── EXTRACTED MATERIAL
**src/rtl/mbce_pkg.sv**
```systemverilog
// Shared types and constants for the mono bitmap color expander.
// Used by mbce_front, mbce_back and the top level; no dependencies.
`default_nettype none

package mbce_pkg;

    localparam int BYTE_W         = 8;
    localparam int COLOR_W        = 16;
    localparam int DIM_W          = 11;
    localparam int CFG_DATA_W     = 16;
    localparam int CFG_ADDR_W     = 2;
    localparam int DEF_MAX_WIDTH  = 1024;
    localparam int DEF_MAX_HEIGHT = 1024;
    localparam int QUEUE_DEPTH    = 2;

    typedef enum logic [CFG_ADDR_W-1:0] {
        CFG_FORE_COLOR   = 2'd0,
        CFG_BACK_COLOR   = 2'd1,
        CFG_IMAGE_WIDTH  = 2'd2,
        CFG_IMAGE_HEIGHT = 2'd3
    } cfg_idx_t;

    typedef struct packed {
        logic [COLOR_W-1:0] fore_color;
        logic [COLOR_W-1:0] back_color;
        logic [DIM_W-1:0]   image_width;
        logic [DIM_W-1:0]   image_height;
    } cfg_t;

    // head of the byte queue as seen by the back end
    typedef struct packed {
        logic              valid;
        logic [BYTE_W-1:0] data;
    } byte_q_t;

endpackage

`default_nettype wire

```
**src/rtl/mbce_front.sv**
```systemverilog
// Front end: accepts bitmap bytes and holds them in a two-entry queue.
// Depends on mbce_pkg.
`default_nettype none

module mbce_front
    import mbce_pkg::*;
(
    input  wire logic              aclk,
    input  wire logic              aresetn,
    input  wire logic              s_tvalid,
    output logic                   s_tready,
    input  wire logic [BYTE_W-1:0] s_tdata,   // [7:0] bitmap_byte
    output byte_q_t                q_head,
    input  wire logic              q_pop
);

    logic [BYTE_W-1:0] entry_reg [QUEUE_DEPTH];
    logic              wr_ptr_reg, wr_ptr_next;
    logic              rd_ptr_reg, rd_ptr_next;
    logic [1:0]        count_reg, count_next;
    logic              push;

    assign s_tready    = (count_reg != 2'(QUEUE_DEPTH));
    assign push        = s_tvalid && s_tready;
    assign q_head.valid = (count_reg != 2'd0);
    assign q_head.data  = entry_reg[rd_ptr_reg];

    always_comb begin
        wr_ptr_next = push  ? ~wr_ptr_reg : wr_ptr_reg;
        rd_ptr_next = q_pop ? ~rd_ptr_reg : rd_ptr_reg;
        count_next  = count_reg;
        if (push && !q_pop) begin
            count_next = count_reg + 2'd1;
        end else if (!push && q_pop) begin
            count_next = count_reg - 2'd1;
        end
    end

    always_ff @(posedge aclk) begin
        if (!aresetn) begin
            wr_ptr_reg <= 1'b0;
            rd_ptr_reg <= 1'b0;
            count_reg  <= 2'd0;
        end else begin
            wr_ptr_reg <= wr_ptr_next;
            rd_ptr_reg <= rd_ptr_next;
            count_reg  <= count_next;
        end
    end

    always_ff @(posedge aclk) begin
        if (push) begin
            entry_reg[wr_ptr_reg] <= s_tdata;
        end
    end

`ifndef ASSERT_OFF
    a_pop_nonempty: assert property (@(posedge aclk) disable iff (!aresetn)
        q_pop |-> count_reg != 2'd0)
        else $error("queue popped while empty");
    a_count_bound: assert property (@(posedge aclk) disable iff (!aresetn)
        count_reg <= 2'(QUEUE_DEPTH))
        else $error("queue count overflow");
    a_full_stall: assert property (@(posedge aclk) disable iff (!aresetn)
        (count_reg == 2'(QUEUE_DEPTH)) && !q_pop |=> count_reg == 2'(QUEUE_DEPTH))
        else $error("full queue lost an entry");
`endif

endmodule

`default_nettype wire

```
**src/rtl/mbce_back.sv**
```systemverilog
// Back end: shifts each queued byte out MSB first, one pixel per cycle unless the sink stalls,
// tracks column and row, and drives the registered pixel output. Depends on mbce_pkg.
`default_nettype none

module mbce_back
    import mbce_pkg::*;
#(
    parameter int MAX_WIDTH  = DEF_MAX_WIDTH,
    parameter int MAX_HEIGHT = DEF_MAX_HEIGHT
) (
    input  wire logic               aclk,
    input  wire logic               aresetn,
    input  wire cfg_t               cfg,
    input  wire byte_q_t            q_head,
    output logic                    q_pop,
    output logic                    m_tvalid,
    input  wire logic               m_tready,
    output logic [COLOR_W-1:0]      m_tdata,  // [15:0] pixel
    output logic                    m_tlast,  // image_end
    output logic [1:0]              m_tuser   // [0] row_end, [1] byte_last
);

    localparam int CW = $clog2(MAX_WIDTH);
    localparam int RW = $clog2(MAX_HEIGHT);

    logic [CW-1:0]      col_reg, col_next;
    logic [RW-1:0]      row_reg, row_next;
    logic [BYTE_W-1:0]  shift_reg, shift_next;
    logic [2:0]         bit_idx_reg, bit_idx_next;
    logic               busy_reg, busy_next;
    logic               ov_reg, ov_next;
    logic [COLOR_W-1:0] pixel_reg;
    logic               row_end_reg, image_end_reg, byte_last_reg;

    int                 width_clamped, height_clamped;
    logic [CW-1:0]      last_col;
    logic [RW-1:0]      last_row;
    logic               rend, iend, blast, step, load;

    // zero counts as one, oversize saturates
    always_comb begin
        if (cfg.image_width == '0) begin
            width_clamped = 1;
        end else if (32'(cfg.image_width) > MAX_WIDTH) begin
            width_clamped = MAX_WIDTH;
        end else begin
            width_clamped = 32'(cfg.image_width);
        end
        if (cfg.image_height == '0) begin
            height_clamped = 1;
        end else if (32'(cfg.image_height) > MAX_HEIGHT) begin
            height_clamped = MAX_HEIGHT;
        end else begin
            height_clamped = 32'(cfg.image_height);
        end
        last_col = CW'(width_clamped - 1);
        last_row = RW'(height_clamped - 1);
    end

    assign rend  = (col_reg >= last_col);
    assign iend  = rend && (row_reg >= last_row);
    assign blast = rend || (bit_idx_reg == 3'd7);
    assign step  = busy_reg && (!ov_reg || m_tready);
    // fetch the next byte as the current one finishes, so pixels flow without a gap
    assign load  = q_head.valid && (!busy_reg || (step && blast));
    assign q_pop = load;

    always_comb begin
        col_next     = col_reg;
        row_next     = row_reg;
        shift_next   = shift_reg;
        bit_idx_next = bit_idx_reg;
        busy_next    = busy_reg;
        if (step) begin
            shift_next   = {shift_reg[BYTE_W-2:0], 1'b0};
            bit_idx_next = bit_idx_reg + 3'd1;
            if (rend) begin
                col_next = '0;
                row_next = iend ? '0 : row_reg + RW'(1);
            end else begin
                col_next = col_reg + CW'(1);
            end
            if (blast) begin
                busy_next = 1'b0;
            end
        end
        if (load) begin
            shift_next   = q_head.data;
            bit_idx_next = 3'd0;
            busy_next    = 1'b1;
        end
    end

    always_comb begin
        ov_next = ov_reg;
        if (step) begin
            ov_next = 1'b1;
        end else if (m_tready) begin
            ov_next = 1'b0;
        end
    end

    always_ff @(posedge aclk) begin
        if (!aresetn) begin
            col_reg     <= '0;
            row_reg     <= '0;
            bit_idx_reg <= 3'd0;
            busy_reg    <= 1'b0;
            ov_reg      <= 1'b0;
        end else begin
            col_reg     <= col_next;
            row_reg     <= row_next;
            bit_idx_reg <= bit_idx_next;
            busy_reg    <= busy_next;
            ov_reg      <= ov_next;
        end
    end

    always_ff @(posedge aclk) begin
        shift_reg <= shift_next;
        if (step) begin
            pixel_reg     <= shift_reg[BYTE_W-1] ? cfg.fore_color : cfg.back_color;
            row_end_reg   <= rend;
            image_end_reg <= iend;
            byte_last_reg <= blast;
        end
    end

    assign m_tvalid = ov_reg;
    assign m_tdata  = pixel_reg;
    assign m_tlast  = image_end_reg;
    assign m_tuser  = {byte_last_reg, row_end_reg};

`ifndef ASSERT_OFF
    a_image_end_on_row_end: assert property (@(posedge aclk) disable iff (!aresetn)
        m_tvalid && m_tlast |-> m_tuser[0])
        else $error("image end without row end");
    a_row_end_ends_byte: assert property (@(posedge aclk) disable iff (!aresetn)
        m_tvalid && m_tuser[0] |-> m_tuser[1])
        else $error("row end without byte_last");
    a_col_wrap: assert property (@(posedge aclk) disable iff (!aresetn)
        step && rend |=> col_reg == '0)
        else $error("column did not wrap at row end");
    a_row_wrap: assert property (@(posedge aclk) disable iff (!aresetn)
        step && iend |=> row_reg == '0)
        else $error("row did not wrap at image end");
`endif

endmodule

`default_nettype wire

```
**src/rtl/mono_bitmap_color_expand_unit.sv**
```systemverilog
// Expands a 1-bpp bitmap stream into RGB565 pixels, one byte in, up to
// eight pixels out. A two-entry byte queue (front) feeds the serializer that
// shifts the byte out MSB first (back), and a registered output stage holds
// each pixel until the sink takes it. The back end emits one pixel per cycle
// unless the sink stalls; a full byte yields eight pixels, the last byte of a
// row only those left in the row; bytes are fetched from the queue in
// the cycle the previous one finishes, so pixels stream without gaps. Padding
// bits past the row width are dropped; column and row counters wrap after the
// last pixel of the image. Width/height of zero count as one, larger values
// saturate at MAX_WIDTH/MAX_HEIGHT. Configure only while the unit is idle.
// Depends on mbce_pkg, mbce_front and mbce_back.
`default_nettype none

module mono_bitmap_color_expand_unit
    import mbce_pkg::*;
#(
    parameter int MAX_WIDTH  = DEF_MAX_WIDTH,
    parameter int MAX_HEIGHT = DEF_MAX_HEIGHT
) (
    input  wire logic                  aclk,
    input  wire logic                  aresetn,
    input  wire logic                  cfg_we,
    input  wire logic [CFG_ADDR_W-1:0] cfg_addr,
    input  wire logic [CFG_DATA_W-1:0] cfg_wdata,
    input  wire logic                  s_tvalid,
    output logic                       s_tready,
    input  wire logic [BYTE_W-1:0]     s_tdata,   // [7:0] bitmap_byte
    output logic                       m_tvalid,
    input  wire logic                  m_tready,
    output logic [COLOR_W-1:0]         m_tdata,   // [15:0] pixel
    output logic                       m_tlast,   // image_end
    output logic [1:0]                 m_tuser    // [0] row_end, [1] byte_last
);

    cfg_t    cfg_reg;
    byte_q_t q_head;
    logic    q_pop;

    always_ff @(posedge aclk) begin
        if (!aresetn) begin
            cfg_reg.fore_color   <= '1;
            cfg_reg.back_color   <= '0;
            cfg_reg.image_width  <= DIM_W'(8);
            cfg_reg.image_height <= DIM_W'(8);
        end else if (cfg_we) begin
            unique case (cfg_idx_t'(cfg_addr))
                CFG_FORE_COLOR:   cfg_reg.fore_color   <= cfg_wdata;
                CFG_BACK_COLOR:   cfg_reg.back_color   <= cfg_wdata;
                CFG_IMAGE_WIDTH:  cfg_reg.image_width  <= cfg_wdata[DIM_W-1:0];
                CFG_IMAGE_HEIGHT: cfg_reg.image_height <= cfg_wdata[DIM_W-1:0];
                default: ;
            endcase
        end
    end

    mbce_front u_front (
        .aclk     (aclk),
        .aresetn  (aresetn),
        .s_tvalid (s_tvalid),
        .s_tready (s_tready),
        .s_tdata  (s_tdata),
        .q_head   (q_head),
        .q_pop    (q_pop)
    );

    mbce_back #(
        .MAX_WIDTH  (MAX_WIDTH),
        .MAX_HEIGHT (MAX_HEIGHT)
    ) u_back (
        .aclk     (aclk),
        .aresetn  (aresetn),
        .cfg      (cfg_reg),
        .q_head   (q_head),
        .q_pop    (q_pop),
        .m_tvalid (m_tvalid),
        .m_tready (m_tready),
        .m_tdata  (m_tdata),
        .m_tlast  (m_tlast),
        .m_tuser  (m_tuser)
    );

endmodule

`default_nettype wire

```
────
- WHAT TO PRODUCE -
Lines of the data that include the string "error" are to be counted; report the total by itself.

- SOLUTION -
7